- **RECORD EXTRACTS**:
========================================================================
[src/rtl/event_queue.sv]
module event_queue #(
  parameter int DEPTH    = 16,
  parameter int CODE_W   = 7,
  parameter int NUM_SRC  = 12,
  parameter int SRC_BASE = 37,
  parameter int KEY_LAST = 36
) (
  input  logic                         clk,
  input  logic                         rst_n,
  input  logic                         ev_valid,
  input  logic                         ev_state,
  input  logic [CODE_W-1:0]            ev_code,
  input  logic [NUM_SRC-1:0]           src_en,
  input  logic                         pop,
  input  logic [$clog2(DEPTH)-1:0]     rd_addr,
  output logic [CODE_W:0]              rd_data,
  output logic [$clog2(DEPTH+1)-1:0]   count,
  output logic                         ovf,
  input  logic                         ovf_clr,
  output logic                         irq,
  input  logic                         irq_clr
);
  localparam int CNT_W = $clog2(DEPTH + 1);
  localparam int REC_W = CODE_W + 1;

  logic [REC_W-1:0] slot [DEPTH];
  logic             src_ok;

  always_comb begin
    src_ok = 1'b0;
    for (int j = 0; j < NUM_SRC; j++)
      if (ev_code == CODE_W'(SRC_BASE + j) && src_en[j]) src_ok = 1'b1;
  end

  wire is_key = (ev_code != '0) && (ev_code <= CODE_W'(KEY_LAST));
  wire accept = ev_valid && (is_key || src_ok);
  wire full   = (count == CNT_W'(DEPTH));
  wire push   = accept && !full;
  wire drop   = accept && full;
  wire do_pop = pop && (count != '0);
  wire [CNT_W-1:0] wr_idx = count - CNT_W'(do_pop);

  for (genvar i = 0; i < DEPTH; i++) begin : g_slot
    logic [REC_W-1:0] shifted;
    if (i < DEPTH - 1) begin : g_mid
      assign shifted = do_pop ? slot[i+1] : slot[i];
    end else begin : g_last
      assign shifted = do_pop ? '0 : slot[i];
    end
    always_ff @(posedge clk or negedge rst_n)
      if (!rst_n)                                slot[i] <= '0;
      else if (push && wr_idx == CNT_W'(i))      slot[i] <= {ev_state, ev_code};
      else                                       slot[i] <= shifted;
  end

  always_ff @(posedge clk or negedge rst_n)
    if (!rst_n) begin
      count <= '0;
      ovf   <= 1'b0;
      irq   <= 1'b0;
    end else begin
      count <= count + CNT_W'(push) - CNT_W'(do_pop);
      if (drop)         ovf <= 1'b1;
      else if (ovf_clr) ovf <= 1'b0;
      if (push)                             irq <= 1'b1;
      else if (irq_clr && count == '0)      irq <= 1'b0;
    end

  assign rd_data = slot[rd_addr];

  AST_COUNT_RANGE: assert property (@(posedge clk) disable iff (!rst_n)
    count <= CNT_W'(DEPTH));
  AST_IRQ_PENDING: assert property (@(posedge clk) disable iff (!rst_n)
    (count != '0) |-> irq);
  AST_OVF_STICKY: assert property (@(posedge clk) disable iff (!rst_n)
    (ovf && !ovf_clr) |=> ovf);
  AST_FULL_DROP: assert property (@(posedge clk) disable iff (!rst_n)
    (full && !pop) |=> (count == CNT_W'(DEPTH)));
  AST_POP_SHIFT: assert property (@(posedge clk) disable iff (!rst_n)
    (do_pop && !push) |=> (slot[0] == $past(slot[1])));
  AST_EMPTY_ZERO: assert property (@(posedge clk) disable iff (!rst_n)
    (count == '0) |-> (slot[0] == '0));
endmodule

[config.mk]
export PLATFORM = sky130hd
export DESIGN_NAME = event_queue
export DESIGN_NICKNAME = d
export VERILOG_FILES = /design/src/rtl/event_queue.sv
export SDC_FILE = /design/constraint.sdc
export NUM_CORES = 1
export LEC_CHECK = 0
export BUFFER_PORTS_ARGS = -buffer_cell sky130_fd_sc_hd__buf_2
export CORE_ASPECT_RATIO = 0.75
export CORE_MARGIN = 4
export CORE_UTILIZATION = 30
export CTS_CLUSTER_SIZE = 24
export DETAILED_ROUTE_END_ITERATION = 16
export GPL_TIMING_DRIVEN = 0
export HOLD_SLACK_MARGIN = 0.12
export PLACE_DENSITY = 0.53
export SYNTH_ARGS = -nofsm -noshare
export SYNTH_HDL_FRONTEND = slang
export SYNTH_SLANG_ARGS = --single-unit
[constraint.sdc]
create_clock -name clk -period 3.35 [get_ports clk]
set_input_delay 0.335 -clock clk [delete_from_list [all_inputs] [get_ports clk]]
set_output_delay 0.335 -clock clk [all_outputs]
set_load 0.02 [all_outputs]
==> Word level (Yosys, flattened, before mapping) <==
Cells that the tools add are included.
W data, S select, Z words.
{ "totals": {"ff_bits": 135, "input_bits": 30, "output_inout_bits": 15} }
{ "op_classes": {"eq_ne": 28, "muxes": 51, "bitwise": 1, "n_addsub": 3, "order_cmp": 2, "n_reduce_logical": 58} }
{ "ops": {"columns": ["operator", "n"], "rows": [
  ["$mux W8", 34],
  ["$eq A7 B6 Y1 const B", 12],
  ["$eq A5 B4 Y1 const B", 8],
  ["$reduce_bool A2 Y1", 18],
  ["$logic_and A1 B1 Y1", 34],
  ["$bmux W8 S4", 1],
  ["$eq A5 B3 Y1 const B", 4],
  ["$mux W1", 16],
  ["$eq A5 B2 Y1 const B", 2],
  ["$logic_not A5 Y1", 2],
  ["$sub A5 B1 Y5", 2],
  ["$le A7 B6 Y1 const B", 1],
  ["$reduce_bool A7 Y1", 1],
  ["$add A5 B1 Y5", 1],
  ["$eq A5 B1 Y1 const B", 1],
  ["$eq A5 B5 Y1 const B", 1],
  ["$ge A5 B5 Y1 const B", 1],
  ["$not A4 Y5", 1],
  ["$reduce_bool A5 Y1", 1],
  ["$logic_not A1 Y1", 1],
  ["$logic_or A1 B1 Y1", 1]
]} }

==> Longest topological paths before layout <==
Gate-level depths: netlist of run 1.
{ "depth": {"word_depth": 19, "depth_mapped": 17} }

==> Least setup slack after synthesis of run 1 <==
Ideal clock, no wire load.
{ "synth_timing": {"kind": "reg2reg", "start": "reg count[2]", "end": "reg slot[33] (netlist name)", "required_ps": 3270, "arrival_ps": 3493, "path_slack_ps": -223, "stages_incl_launch_ff": 17, "period_less_slack_ps": 3573, "n_path_buf": 4, "cell_sequence": "dfrtp_1 -> inv_1 -> ha_1 -> nand2_1 -> o21ai_1 -> clkbuf_1 -> inv_1 -> clkbuf_1 -> ha_1 -> ha_1 -> clkbuf_1 -> nand2_1 -> nand4bb_1 -> a21oi_1 -> and4_1 -> buf_2 -> mux2i_1"} }
{ "synth_between": {"elab_chain_len": 6} }
{ "synth_lines": {"columns": ["item", "line", "text"], "rows": [
  ["start: declaration", "17", "output logic [$clog2(DEPTH+1)-1:0] count,"],
  ["start signal: assignment", "62", "count <= count + CNT_W'(push) - CNT_W'(do_pop);"],
  ["$reduce_bool A5 Y1", "40", "wire do_pop = pop && (count != '0);"],
  ["$logic_and A1 B1 Y1", "40", null],
  ["$sub A5 B1 Y5", "41", "wire [CNT_W-1:0] wr_idx = count - CNT_W'(do_pop);"],
  ["$eq A5 B4 Y1", "52", "else if (push && wr_idx == CNT_W'(i)) slot[i] <= {ev_state, ev_code};"],
  ["$logic_and A1 B1 Y1", "52", null],
  ["$mux W8 / $reduce_bool A2 Y1 (equally long branches)", null, null],
  ["end signal: indexed assignment", "52", null],
  ["end signal: indexed assignment", "53", "else slot[i] <= shifted;"],
  ["end: declaration", "26", "logic [REC_W-1:0] slot [DEPTH];"]
]} }
Several ways; a longest one is shown, not always the timed one.
A chain may end at the register's enable or synchronous reset.

==> Worst setup path after layout of run 1 <==
{ "layout_timing": {"start": "reg count[2]", "end": "reg slot[65] (netlist name)"} }
{ "layout_between": {"elab_chain_len": 6} }
{ "layout_lines": {"columns": ["item", "line"], "rows": [
  ["$reduce_bool A5 Y1", "40"],
  ["$logic_and A1 B1 Y1", "40"],
  ["$sub A5 B1 Y5", "41"],
  ["$eq A5 B3 Y1", "52"],
  ["$logic_and A1 B1 Y1", "52"],
  ["$mux W8 / $reduce_bool A2 Y1 (equally long branches)", null]
]} }
Several ways; a longest one is shown, not always the timed one.

==> results of run 1 <==
-- placed cells by master, fill, tap and decap left out, types with 10 or more instances in the layout --
cell | Yosys | layout
dfrtp_1 | 135 | 133
mux2i_1 | 113 | 113
a21oi_1 | 72 | 70
nand2_1 | 65 | 58
buf_2 | 13 | 44
mux4_2 | 40 | 40
a32oi_1 | 35 | 34
mux2_2 | 28 | 28
clkbuf_1 | 35 | 23
nor2_1 | 23 | 20
clkbuf_16 | 0 | 17
a22oi_1 | 14 | 14
buf_4 | 1 | 13
inv_1 | 14 | 12
nor3_1 | 10 | 10
-- cell type report --
| cell class | count | area, sq um |
|---|---|---|
| fillers | 2528 | 15800 |
| multi-input cells | 466 | 4270 |
| flip-flops and latches | 135 | 3380 |
| clock buffers | 20 | 457 |
| well taps | 338 | 423 |
| repair buffers | 52 | 377 |
| plain buffers | 50 | 273 |
| clock inverters | 12 | 151 |
| inverters | 16 | 63.8 |
-- kinds of logic after synthesis --
kind of cell    Yosys count
compound gates          139
xor+xnor                  9
fa+ha+maj                 9
buf+inv                  70
flops                   135
mux                     181
simple gates            128
-- metal layers --
layer	vias up	wire length (microns)	GRT usage [%]	part of all wire (%)
li1	2671	-	-	-
met1	3057	12400	27.4	50
met2	195	10700	25.1	43
met3	21	1630	3.87	6.5
met4	0	325	4.60	1.3
met5	-	0	0	0
-- sequential cells by signal (all words and copies together), names as in the netlist --
| register | count |
|---|---|
| count | 5 |
| slot | 128 |
| ovf | 1 |
| irq | 1 |
-- stage by stage --
| stage | cells | area (sq um) | setup TNS, ps |
|---|---|---|---|
| 2_1_floorplan | 671 | 7780 | 0 |
| 3_3_place_gp | 1047 | 8390 | -134000 |
| 3_5_place_dp | 1048 | 8420 | -116840 |
| 4_1_cts | 1090 | 9340 | 0 |
| 5_1_grt | 1089 | 9400 | -1.93 |
| 6_report | 1089 | 9400 | 0 |
-- worst paths after layout --
kind	from	endpoint	slack, ps	depth (start not counted)
max in group asynchronous	rst_n	count[2]	2050	3
min reg2reg	irq	irq	480	2
min	irq_clr	irq	160	4
max	count[2]	slot[65]	120	12
min in group asynchronous	rst_n	slot[126]	400	2
max reg2reg	count[2]	slot[65]	120	12
-- critical path: stages, from the launching register on --
cell	delay [ps]
dfrtp_2	410
inv_2	100
ha_4	180
nand2_1	90
o21ai_2	190
clkbuf_8	170
inv_1	50
clkbuf_8	180
ha_1	270
clkbuf_1	260
clkbuf_2	300
nor3_1	690
a22oi_1	190
-- power groups by stage --
stage	sequential [mW]	clock, mW	combinational [mW]
final	2.52	1.98	2.85
after global routing	2.60	2.07	3.08
after CTS	2.50	2.00	2.77
after detailed placement	2.54	0	2.57
after global placement	2.53	0	2.54
after floorplan	2.44	0	1.80
-- timing repair --
item / in CTS / in global routing
setup endpoints to repair: 137 / 128
buffers inserted: 10 / 1
endpoints found under the hold margin: 44 / 0
gates resized for setup: 51 / 16
gates cloned: 0 / 0
hold buffers: 2 / 0
pin swaps: 9 / 4
==> results.json, run 1 <==
{
  "worstMarginPinSlew_ps": 1060,
  "rsz0062_at_grt": "true",
  "root_buffer": "clkbuf_16",
  "antenna_found_initial": 0,
  "slew_violations": 0,
  "drc_errors": 0,
  "port_buffers": 38,
  "finalClockSkew_ps": 8.50,
  "ys_ff_latch": 135,
  "fin_crit_ps": 3230,
  "htreeDepth": 4,
  "hold_path.class": "in2reg",
  "clockPowerShare_pct": 26.9,
  "setup_ws_ps": 119,
  "synth_compound_area_share_pct": 12.0,
  "fin_util_pct": 37.3,
  "critical_path_class": "reg2reg",
  "overflow": 0,
  "routabilityCongestion": 0.832,
  "place_hpwl_microns": 18000,
  "io_pins": 45,
  "intPower_mw": 4.51,
  "antenna_cells": 0,
  "switching_power_mw": 2.84,
  "synthXorXnorAreaFrac_pct": 1.01,
  "die_w_microns": 194,
  "slew_headroom_pct": 29.1,
  "initial_core_util_pct": 30.8,
  "cts_num_sinks": 135,
  "path_max_fanout": 10,
  "synth_cell_type_count": 49,
  "postSynthCellCount": 671,
  "muxShareOfSynthArea_pct": 30.2,
  "grt_max_degree": 93,
  "hold_viol_final": 0,
  "p_comb_share_pct": 38.8,
  "wirelength_microns": 25100,
  "drtIter0Drc": 496,
  "fp-row-count": 50,
  "synth_top_family_by_area": "multiplexers",
  "track_usage_pct": 17.8,
  "clock.fmax_mhz": 309,
  "syn_area_per_cell_sq_um": 11.6,
  "p_per_area_nw_per_um2": 782,
  "synth_nets": 710,
  "synth_top_area_share_pct": 43.5,
  "yosysMostFrequentCell": "dfrtp_1",
  "die_h_microns": 147,
  "setup_viol_count_final": 0,
  "whs_ps": 164,
  "numCtsBuffers": 17,
  "swShare_pct": 38.6,
  "clk_latency_ps": 430,
  "routedWlPerCell_microns": 23.1,
  "ant_nets": 0,
  "p_seq_share_pct": 34.3,
  "total_power_mw": 7.35,
  "critPathArrivalTime_ps": 3500,
  "status": "complete, no violations",
  "dr_total_vias": 5944,
  "finalCritPeriodShare_pct": 96.5,
  "syn-cell-area_sq_um": 7770,
  "leakagePower_nw": 4.38,
  "clock_path_buffers": 2,
  "yosys.area.top_type": "dfrtp_1",
  "synth-edff-count": 0,
  "routed_via_density": 5.46,
  "synthTopCellsByArea": "dfrtp_1, mux2i_1, mux4_2, a21oi_1, mux2_2",
  "die-area_sq_um": 28600,
  "synth-seq-area-share_pct": 43.5,
  "cap_violations": 0,
  "required_ps": 3610,
  "ys.flop_type": "dfrtp_1",
  "cp-end-kind": "register",
  "peakVddDrop_v": 0.000595,
  "nNetsFinal": 777,
  "layout-drive-gt1-share_pct": 29.4,
  "area_delta_synth_final_pct": 21.0,
  "async_reset_ff_share_pct": 100,
  "cp-start-kind": "register",
  "grt_first_pass_wirelength_microns": 38600,
  "ys_warn_count": 0,
  "cts_tree": "built",
  "path_clk_slew_ps": 60,
  "fp.coreArea_sq_um": 25200,
  "dpl_worst_slack_ps": -1250,
  "synth_common_cells": "dfrtp_1, mux2i_1, a21oi_1",
  "grt_pass1_vias": 5972,
  "synth_simple_gate_area_share_pct": 8.07,
  "synth-adder-area-share_pct": 1.55,
  "drtPass1Iterations": 5
}
Note: power is estimated with default switching activity, not from simulation.
==> inputs of run 2 (changes only) <==
--- a/config.mk
+++ b/config.mk
@@ -13,7 +13,7 @@
 export DETAILED_ROUTE_END_ITERATION = 16
 export GPL_TIMING_DRIVEN = 0
 export HOLD_SLACK_MARGIN = 0.12
-export PLACE_DENSITY = 0.53
+export PLACE_DENSITY = 0.46
 export SYNTH_ARGS = -nofsm -noshare
 export SYNTH_HDL_FRONTEND = slang
 export SYNTH_SLANG_ARGS = --single-unit
==> run 2 against run 1 <==
- final area fell by 0.24%
- sequential share of layout area rose by 0.086 points
- non-clock buffer count rose by 1
- count of clock-buffer cells in the layout rose by 2
- via count rose by 3.0%
- highest routed layer unchanged
- die area did not move
- register-to-register slack barely moved
- utilization fell by 0.089 points
- total power fell by 0.76%
==> results.json, run 2 (synthesized netlist as in run 1, its figures left out) <==
{
  "dpl_worst_slack_ps": -1290,
  "place_hpwl_microns": 19100,
  "finalCritPeriodShare_pct": 96.3,
  "critPathArrivalTime_ps": 3490,
  "io_pins": 45,
  "status": "complete, no violations",
  "clk_latency_ps": 430,
  "track_usage_pct": 18.5,
  "hold_path.class": "in2reg",
  "area_delta_synth_final_pct": 20.7,
  "r2r_slack_ps": 120,
  "fp-row-count": 50,
  "layout-drive-gt1-share_pct": 29.6,
  "cts_tree": "built",
  "fin_setup_tns_ps": 0,
  "path_max_fanout": 10,
  "setup_ws_ps": 124,
  "die-area_sq_um": 28600,
  "critical_path_class": "reg2reg",
  "seq_area_sq_um": 3380,
  "placed_cells": 1048,
  "fin_crit_ps": 3230,
  "overflow": 0,
  "layout_common_cells": "dfrtp_1, mux2i_1, a21oi_1, nand2_1, buf_2",
  "cp-start-kind": "register",
  "path_clk_slew_ps": 60,
  "routedWlPerCell_microns": 23.9,
  "die_w_microns": 194,
  "drc_errors": 0,
  "rsz0062_at_grt": "false",
  "p_per_area_nw_per_um2": 778,
  "ant_nets": 0,
  "total_power_mw": 7.30,
  "antenna_found_initial": 1,
  "whs_ps": 153,
  "worstMarginPinSlew_ps": 1100,
  "grt_max_degree": 70,
  "grt_pass1_vias": 6231,
  "top_regs": "slot (128), count (5)",
  "nNetsFinal": 778,
  "clock.fmax_mhz": 310,
  "die_h_microns": 147,
  "layout.cells.non_filler": 1089,
  "port_buffers": 38,
  "multi_input_area_sq_um": 4280,
  "fillCellCount": 2433,
  "numCtsBuffers": 17,
  "regMostFlops": "slot",
  "grt_first_pass_wirelength_microns": 39800,
  "routed_via_density": 5.62,
  "cp-end-kind": "register",
  "setup_viol_count_final": 0,
  "drtPass1Iterations": 5,
  "initial_core_util_pct": 30.8,
  "cap_violations": 0,
  "slew_violations": 0,
  "wirelength_microns": 26100,
  "clock_path_buffers": 2,
  "slew_headroom_pct": 26.7,
  "hold_viol_final": 0,
  "drtIter0Drc": 646,
  "finalClockSkew_ps": 10.8,
  "required_ps": 3610,
  "htreeDepth": 4,
  "leakagePower_nw": 4.40,
  "peakVddDrop_v": 0.000374,
  "fp.coreArea_sq_um": 25200,
  "cts_num_sinks": 135,
  "largest_reg_flops": 128,
  "final_common_cell": "dfrtp_1",
  "antenna_cells": 0,
  "dr_total_vias": 6121,
  "routabilityCongestion": 0.830,
  "root_buffer": "clkbuf_16"
}
run 2: changes by cell type in the layout (fill, tap and decap cells not counted), moves of 2 or more:
cell / delta
buf_6: +2
nand2_2: -2
nor3_1: -3
nand2_4: +2
clkinv_4: -3
nor3_2: +3
buf_4: +3
run 2: where the power goes:
group	internal (mW)	leakage [nW]	switching, mW	total, mW
combinational	1.18	2.28	1.71	2.89
clock	1.14	0.282	0.742	1.89
sequential	2.12	1.84	0.396	2.52
total	4.45	4.40	2.85	7.30
run 2: metrics by stage:
step	cell area (sq um)	utilization, %
after detailed placement	8420	33.4
after CTS	9320	36.9
final	9380	37.2
after global placement	8390	33.3
after global routing	9380	37.2
after floorplan	7780	-
run 2: final cells by class:
class	instances	share of cell area, %
multi-input cells	466	45.7
flip-flops and latches	135	36.1
clock buffers	22	5.06
well taps	338	4.51
repair buffers	54	4.04
plain buffers	49	2.88
clock inverters	9	1.07
inverters	16	0.707
run 2: final timing paths:
path                           from        end  cells past startpoint
max in group asynchronous     rst_n   count[2]                      3
min reg2reg                     irq        irq                      2
max                        count[3]   slot[65]                     13
max reg2reg                count[3]   slot[65]                     13
min in group asynchronous     rst_n  slot[126]                      2
min                         irq_clr        irq                      4
run 2: layer usage:
layer / vias up / part of all wire [%] / GRT usage, % / wire length (microns)
li1: 2672 / - / - / -
met4: 0 / 1.2 / 4.42 / 320
met2: 225 / 43 / 26.7 / 11300
met1: 3198 / 48 / 27.8 / 12600
met3: 26 / 7.3 / 4.40 / 1900
met5: - / 0 / 0 / 0
run 2: critical path, cell delays in order (launching register included):
cell and delay [ps]:
dfrtp_2 450, inv_4 120, ha_4 160, nand2_1 80
o21ai_2 180, clkbuf_8 160, inv_1 50, buf_4 190
ha_2 210, nand2_1 200, xnor2_1 120, buf_4 200
nor3_1 730, a22oi_1 200
run 2: repair_timing:
| item | 4_1_cts | 5_1_grt |
|---|---|---|
| hold buffers | 2 | 0 |
| endpoints found under the hold margin | 69 | 0 |
| buffers inserted | 9 | 4 |
| pin swaps | 6 | 4 |
| endpoints found under the setup margin | 137 | 126 |
| cloned | 0 | 0 |
| resized for setup | 59 | 14 |
==> inputs of run 3 (changes only) <==
--- a/config.mk
+++ b/config.mk
@@ -6,7 +6,7 @@
 export NUM_CORES = 1
 export LEC_CHECK = 0
 export BUFFER_PORTS_ARGS = -buffer_cell sky130_fd_sc_hd__buf_2
-export CORE_ASPECT_RATIO = 0.75
+export CORE_ASPECT_RATIO = 1.5
 export CORE_MARGIN = 4
 export CORE_UTILIZATION = 30
 export CTS_CLUSTER_SIZE = 24
==> run 3 against run 2 <==
- clock skew is 3.8 ps lower
- worst setup slack better by 15 ps
- clock power is 16% higher
- final area is 0.80% higher
- flip-flop and latch count stayed put
- sequential share of layout area is 0.27 points lower
- cell count is 0.83% lower
- via count is 0.74% lower
- global-route usage is 0.28 points higher
- utilization is 0.14 points higher
- critical path type is now in2out
- largest cell class unchanged
- largest power group unchanged
==> results.json, run 3 (synthesized netlist as in run 1, its figures left out) <==
{
  "status": "complete, no violations",
  "top_regs": "slot (128), count (5)",
  "dr_total_vias": 6076,
  "fin_crit_ps": 3210,
  "final_common_cell": "dfrtp_1",
  "root_buffer": "clkbuf_16",
  "layout_common_cells": "dfrtp_1, mux2i_1, a21oi_1, nand2_1, buf_2",
  "die-area_sq_um": 28600,
  "clock.fmax_mhz": 311,
  "critPathArrivalTime_ps": 2880,
  "path_max_fanout": 10,
  "ant_nets": 0,
  "cp_slowest_stage_delay_ps": 820,
  "path_clk_slew_ps": 60,
  "fp-row-count": 71,
  "required_ps": 3010,
  "slew_headroom_pct": 24.9,
  "track_usage_pct": 18.7,
  "p_per_area_nw_per_um2": 797,
  "total_power_mw": 7.53,
  "area_delta_synth_final_pct": 21.7,
  "drc_errors": 0,
  "cts_num_sinks": 135,
  "grt_pass1_vias": 6516,
  "hold_viol_final": 0,
  "hold_path.class": "in2reg",
  "numCtsBuffers": 17,
  "setup_viol_count_final": 0,
  "layout-drive-gt1-share_pct": 30.1,
  "crit_slowest_cell": "clkbuf_1",
  "place_hpwl_microns": 19700,
  "crit_chain": "clkbuf_1, clkbuf_1, mux4_2, mux4_2, buf_2",
  "htreeDepth": 4,
  "fp.coreArea_sq_um": 25300,
  "overflow": 0,
  "clock_path_buffers": 2,
  "drtIter0Drc": 438,
  "peakVddDrop_v": 0.000569,
  "leakagePower_nw": 4.44,
  "routedWlPerCell_microns": 24.2,
  "rsz0062_at_grt": "false",
  "fin_setup_tns_ps": 0,
  "antenna_found_initial": 0,
  "worstMarginPinSlew_ps": 1130,
  "wirelength_microns": 26200,
  "largest_reg_flops": 128,
  "cp-start-kind": "input port",
  "clk_latency_ps": 430,
  "die_h_microns": 205,
  "initial_core_util_pct": 30.7,
  "routabilityCongestion": 0.863,
  "die_w_microns": 139,
  "routed_via_density": 5.63,
  "cp-end-kind": "output pin",
  "finalClockSkew_ps": 6.97,
  "antenna_cells": 0,
  "nNetsFinal": 778,
  "cap_violations": 0,
  "grt_max_degree": 88,
  "io_pins": 45,
  "regMostFlops": "slot",
  "critical_path_class": "in2out",
  "finalCritPeriodShare_pct": 95.9,
  "drtPass1Iterations": 5,
  "grt_first_pass_wirelength_microns": 40200,
  "cts_tree": "built",
  "port_buffers": 38,
  "slew_violations": 0
}
[run 3: changes by cell type in the layout (fill, tap and decap cells not counted), moves of 2 or more]
cell       delta
a32oi_1       -2
a32oi_2       +2
buf_12        -2
buf_4         +3
bufinv_16     +4
clkbuf_1      -3
clkinv_2      -3
nor3_1        +3
nor3_2        -3
[run 3: report_power, final]
group	leakage, nW	total, mW	internal [mW]	switching [mW]
clock	0.328	2.20	1.45	0.747
combinational	2.28	2.81	1.15	1.65
sequential	1.84	2.53	2.12	0.404
total	4.44	7.53	4.73	2.80
[run 3: metal layers]
layer	share of wire (%)	track usage, %	vias to the layer above	wire length (microns)
met5	0	0	-	0
met4	3.2	7.20	0	849
met3	4.5	3.18	57	1190
met2	55	35.7	221	14400
met1	37	20.5	3134	9710
li1	-	-	2664	-
[run 3: per-stage QoR]
step | util, % | hold WS [ps] | worst slack [ps] | instance area, sq um | instances
global route | 37.3 | 209 | 7.99 | 9450 | 1080
CTS | 37.2 | 160 | 7.39 | 9430 | 1083
finish | 37.3 | 165 | 139 | 9450 | 1080
detailed placement | 33.2 | 321 | -1310 | 8410 | 1038
floorplan | - | 39.4 | 11.0 | 7780 | 671
global placement | 33.1 | 462 | -1220 | 8380 | 1037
========================================================================
- **WORK ITEM**: The task calls for every line of the material that contains the string "lower".

- **RESULT OF THIS EXERCISE**:
- clock skew is 3.8 ps lower
- sequential share of layout area is 0.27 points lower
- cell count is 0.83% lower
- via count is 0.74% lower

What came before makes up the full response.